### GOAL OF THE EXERCISE
Each line of the data below containing "output" needs to be listed.

--------------------------------------------------

## src/rtl/add_accumulator.sv

```systemverilog
// rtl/add_accumulator.sv - multi-operand stream accumulator built around a ripple-carry adder
// The exact result of an accumulation is {carry_cnt, sum}.

module rca_nbit #(
    parameter int n = 16
) (
    input  logic [n-1:0] a,
    input  logic [n-1:0] b,
    input  logic         c_in,
    output logic [n-1:0] s,
    output logic         c_out
);
    logic [n:0] c;

    assign c[0] = c_in;

    for (genvar i = 0; i < n; i++) begin : g_bit
        assign s[i]   = a[i] ^ b[i] ^ c[i];
        assign c[i+1] = (a[i] & b[i]) | (c[i] & (a[i] ^ b[i]));
    end

    assign c_out = c[n];
endmodule

module add_accumulator #(
    parameter int N     = 16,
    parameter int CNT_W = 8
) (
    input  logic             clk,
    input  logic             rst,
    input  logic             start,
    input  logic [CNT_W-1:0] len,
    input  logic [N-1:0]     in_data,
    input  logic             in_valid,
    output logic             in_ready,
    output logic [N-1:0]     sum,
    output logic [CNT_W-1:0] carry_cnt,
    output logic             busy,
    output logic             done
);
    localparam logic [1:0] S_IDLE  = 2'd0;
    localparam logic [1:0] S_ACCUM = 2'd1;
    localparam logic [1:0] S_DONE  = 2'd2;

    logic [1:0]       state_q, state_d;
    logic [N-1:0]     sum_q, sum_d;
    logic [CNT_W-1:0] carry_q, carry_d;
    logic [CNT_W-1:0] rem_q, rem_d;
    logic [N-1:0]     rca_s;
    logic             rca_c;
    logic             accept;

    rca_nbit #(.n(N)) u_rca (
        .a     (sum_q),
        .b     (in_data),
        .c_in  (1'b0),
        .s     (rca_s),
        .c_out (rca_c)
    );

    // Ready depends on state only so no combinational path exists from in_valid.
    assign in_ready  = (state_q == S_ACCUM);
    assign accept    = in_ready && in_valid;
    assign busy      = (state_q != S_IDLE);
    assign done      = (state_q == S_DONE);
    assign sum       = sum_q;
    assign carry_cnt = carry_q;

    always_comb begin
        state_d = state_q;
        sum_d   = sum_q;
        carry_d = carry_q;
        rem_d   = rem_q;
        case (state_q)
            S_IDLE: begin
                if (start) begin
                    sum_d   = '0;
                    carry_d = '0;
                    rem_d   = len;
                    state_d = (len != '0) ? S_ACCUM : S_DONE;
                end
            end
            S_ACCUM: begin
                if (accept) begin
                    sum_d   = rca_s;
                    carry_d = carry_q + CNT_W'(rca_c);
                    rem_d   = rem_q - 1'b1;
                    if (rem_q == CNT_W'(1)) begin
                        state_d = S_DONE;
                    end
                end
            end
            S_DONE: begin
                state_d = S_IDLE;
            end
            default: begin
                state_d = S_IDLE;
            end
        endcase
    end

    always_ff @(posedge clk) begin
        if (rst) begin
            state_q <= S_IDLE;
            sum_q   <= '0;
            carry_q <= '0;
            rem_q   <= '0;
        end else begin
            state_q <= state_d;
            sum_q   <= sum_d;
            carry_q <= carry_d;
            rem_q   <= rem_d;
        end
    end
endmodule
```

--------------------------------------------------

### RESPONSE TO THE TASK
    output logic [n-1:0] s,
    output logic         c_out
    output logic             in_ready,
    output logic [N-1:0]     sum,
    output logic [CNT_W-1:0] carry_cnt,
    output logic             busy,
    output logic             done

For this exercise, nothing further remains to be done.